Collected data
$ cat src/rtl/trig_sched_pkg.sv
// Shared types and constants for the attitude trig scheduler: FSM states,
// angle index encoding and fixed-point constants.
package trig_sched_pkg;

  typedef enum logic [2:0] {
    IDLE,
    ISSUE,
    WAIT,
    CAPTURE,
    DONE
  } state_t;

  localparam int ANGLE_MOD = 360;
  localparam int ONE_Q16   = 1 << 16;

  typedef logic [1:0] angle_idx_t;

  localparam angle_idx_t IDX_PITCH = 2'd0;
  localparam angle_idx_t IDX_ROLL  = 2'd1;
  localparam angle_idx_t IDX_YAW   = 2'd2;

  // States in which a pass is in flight and new requests must be parked.
  function automatic logic is_busy_state(input state_t s);
    return (s == ISSUE) || (s == WAIT) || (s == CAPTURE);
  endfunction

endpackage

$ cat src/rtl/trig_scheduler_wrap.sv
// Single-step modulo-360 reduction for integrator angles; inputs never exceed
// 511, so one conditional subtraction is enough.
module angle_wrap_360
  import trig_sched_pkg::*;
#(
  parameter int ANGLE_W = 9
) (
  input  logic [ANGLE_W-1:0] angle_raw,
  output logic [ANGLE_W-1:0] angle_wrapped
);

  localparam logic [ANGLE_W-1:0] MOD = ANGLE_W'(ANGLE_MOD);

  logic [ANGLE_W-1:0] diff;

  assign diff          = angle_raw - MOD;
  assign angle_wrapped = (angle_raw >= MOD) ? diff : angle_raw;

endmodule
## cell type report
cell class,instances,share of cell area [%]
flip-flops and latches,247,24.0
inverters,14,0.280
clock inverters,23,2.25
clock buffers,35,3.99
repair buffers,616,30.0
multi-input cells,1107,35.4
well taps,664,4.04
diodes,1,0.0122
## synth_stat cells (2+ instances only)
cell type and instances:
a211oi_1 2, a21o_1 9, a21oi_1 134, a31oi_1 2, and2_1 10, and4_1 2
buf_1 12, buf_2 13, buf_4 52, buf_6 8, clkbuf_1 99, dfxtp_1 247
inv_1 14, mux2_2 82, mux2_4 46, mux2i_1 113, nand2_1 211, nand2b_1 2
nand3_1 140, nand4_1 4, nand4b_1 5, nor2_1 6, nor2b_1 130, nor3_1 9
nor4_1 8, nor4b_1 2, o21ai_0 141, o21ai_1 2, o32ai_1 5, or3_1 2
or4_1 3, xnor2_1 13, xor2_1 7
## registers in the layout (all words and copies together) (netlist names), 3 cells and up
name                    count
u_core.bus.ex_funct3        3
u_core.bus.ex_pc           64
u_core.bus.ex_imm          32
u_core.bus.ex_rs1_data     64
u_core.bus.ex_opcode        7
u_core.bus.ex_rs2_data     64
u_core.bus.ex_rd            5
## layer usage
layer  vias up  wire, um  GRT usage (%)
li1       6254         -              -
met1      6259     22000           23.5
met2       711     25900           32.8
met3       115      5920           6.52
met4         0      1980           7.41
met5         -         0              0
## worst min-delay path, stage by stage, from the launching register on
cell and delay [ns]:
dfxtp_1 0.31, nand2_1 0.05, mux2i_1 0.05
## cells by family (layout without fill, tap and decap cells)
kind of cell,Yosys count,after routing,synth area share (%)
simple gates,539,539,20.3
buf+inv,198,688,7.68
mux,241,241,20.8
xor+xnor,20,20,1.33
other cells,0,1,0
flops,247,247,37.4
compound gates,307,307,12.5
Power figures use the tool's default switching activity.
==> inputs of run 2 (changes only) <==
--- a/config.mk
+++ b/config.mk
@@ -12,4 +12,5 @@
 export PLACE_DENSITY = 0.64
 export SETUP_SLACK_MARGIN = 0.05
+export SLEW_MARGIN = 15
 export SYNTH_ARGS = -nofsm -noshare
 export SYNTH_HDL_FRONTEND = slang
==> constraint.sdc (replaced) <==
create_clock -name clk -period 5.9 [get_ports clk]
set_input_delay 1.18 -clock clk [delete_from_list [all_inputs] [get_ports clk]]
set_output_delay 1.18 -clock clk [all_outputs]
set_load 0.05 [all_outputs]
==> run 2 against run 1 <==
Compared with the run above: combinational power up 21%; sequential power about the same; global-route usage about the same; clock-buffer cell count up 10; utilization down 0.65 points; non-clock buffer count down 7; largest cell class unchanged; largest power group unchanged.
File: src/rtl/jk_mod_counter_jk_bit_cell.sv
// Single falling-edge JK storage bit.
// Async active-high reset to 0, Q and Qb outputs.
module jk_bit_cell
  import jk_counter_pkg::*;
(
  input  logic clk_i,
  input  logic rst_i,
  input  logic j_i,
  input  logic k_i,
  output logic q_o,
  output logic qb_o
);

  logic q_q;
  logic q_d;

  // JK characteristic equation
  always_comb begin
    q_d = q_q;
    unique case ({j_i, k_i})
      JK_HOLD:   q_d = q_q;
      JK_CLEAR:  q_d = 1'b0;
      JK_SET:    q_d = 1'b1;
      JK_TOGGLE: q_d = ~q_q;
      default:   q_d = q_q;
    endcase
  end

  // State bit, falling edge, async reset
  always_ff @(negedge clk_i or posedge rst_i) begin
    if (rst_i) q_q <= 1'b0;
    else       q_q <= q_d;
  end

  assign q_o  = q_q;
  assign qb_o = ~q_q;

endmodule

File: src/rtl/jk_mod_counter.sv
// Modulo-N up/down counter on per-bit JK cells.
// Falling-edge; terminal count cascades into next stage.
module jk_mod_counter
  import jk_counter_pkg::*;
#(
  parameter int WIDTH   = 4,
  parameter int MODULUS = 10
) (
  input  logic             Clk_In,
  input  logic             Reset_In,
  input  logic             Enable_In,
  input  logic             Up_Down_In,
  input  logic             Load_In,
  input  logic [WIDTH-1:0] Load_Value_In,
  output logic [WIDTH-1:0] Count_Out,
  output logic             Terminal_Count_Out,
  output logic             Wrap_Out
);

  if (MODULUS < 2) begin : g_bad_mod
    $error("jk_mod_counter: MODULUS must be >= 2");
  end

  if ((2 ** WIDTH) < MODULUS) begin : g_bad_width
    $error("jk_mod_counter: WIDTH too small");
  end

  localparam logic [WIDTH-1:0] CNT_MAX =
    WIDTH'(MODULUS - 1);

  logic [WIDTH-1:0] count_q;
  logic [WIDTH-1:0] count_qb;
  logic [WIDTH-1:0] count_d;
  logic             wrap_q;
  logic             wrap_d;
  logic             at_max;
  logic             at_zero;
  logic             load_ok;
  logic             go_up;
  logic             go_dn;

  assign at_max  = (count_q == CNT_MAX);
  assign at_zero = &count_qb;
  assign load_ok = 32'(Load_Value_In) < 32'(MODULUS);
  assign go_up   = !Load_In && Enable_In &&
                   (Up_Down_In == DIR_UP);
  assign go_dn   = !Load_In && Enable_In &&
                   (Up_Down_In == DIR_DOWN);

  // Next count and wrap flag: load > count > hold
  always_comb begin
    count_d = count_q;
    wrap_d  = 1'b0;
    unique case (1'b1)
      Load_In: begin
        count_d = load_ok ? Load_Value_In : '0;
      end
      go_up: begin
        if (at_max) begin
          count_d = '0;
          wrap_d  = 1'b1;
        end else begin
          count_d = count_q + 1'b1;
        end
      end
      go_dn: begin
        if (at_zero) begin
          count_d = CNT_MAX;
          wrap_d  = 1'b1;
        end else begin
          count_d = count_q - 1'b1;
        end
      end
      default: begin
        count_d = count_q;
      end
    endcase
  end

  for (genvar i = 0; i < WIDTH; i++) begin : g_bit
    jk_t jk;
    assign jk = jk_excite(count_q[i], count_d[i]);
    jk_bit_cell u_cell (
      .clk_i (Clk_In),
      .rst_i (Reset_In),
      .j_i   (jk[1]),
      .k_i   (jk[0]),
      .q_o   (count_q[i]),
      .qb_o  (count_qb[i])
    );
  end

  // Wrap pulse register, falling edge, async reset
  always_ff @(negedge Clk_In or posedge Reset_In) begin
    if (Reset_In) wrap_q <= 1'b0;
    else          wrap_q <= wrap_d;
  end

  assign Count_Out          = count_q;
  assign Wrap_Out           = wrap_q;
  assign Terminal_Count_Out =
    (Up_Down_In == DIR_UP) ? at_max : at_zero;

endmodule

◆ Task requirements:
Once you find the line with "simple gates,539,539,20.3" in the entries above, output it and each line after it up to and including the line with "run 2 against", and nothing else.

◆ Task solution:
simple gates,539,539,20.3
buf+inv,198,688,7.68
mux,241,241,20.8
xor+xnor,20,20,1.33
other cells,0,1,0
flops,247,247,37.4
compound gates,307,307,12.5
Power figures use the tool's default switching activity.
==> inputs of run 2 (changes only) <==
--- a/config.mk
+++ b/config.mk
@@ -12,4 +12,5 @@
 export PLACE_DENSITY = 0.64
 export SETUP_SLACK_MARGIN = 0.05
+export SLEW_MARGIN = 15
 export SYNTH_ARGS = -nofsm -noshare
 export SYNTH_HDL_FRONTEND = slang
==> constraint.sdc (replaced) <==
create_clock -name clk -period 5.9 [get_ports clk]
set_input_delay 1.18 -clock clk [delete_from_list [all_inputs] [get_ports clk]]
set_output_delay 1.18 -clock clk [all_outputs]
set_load 0.05 [all_outputs]
==> run 2 against run 1 <==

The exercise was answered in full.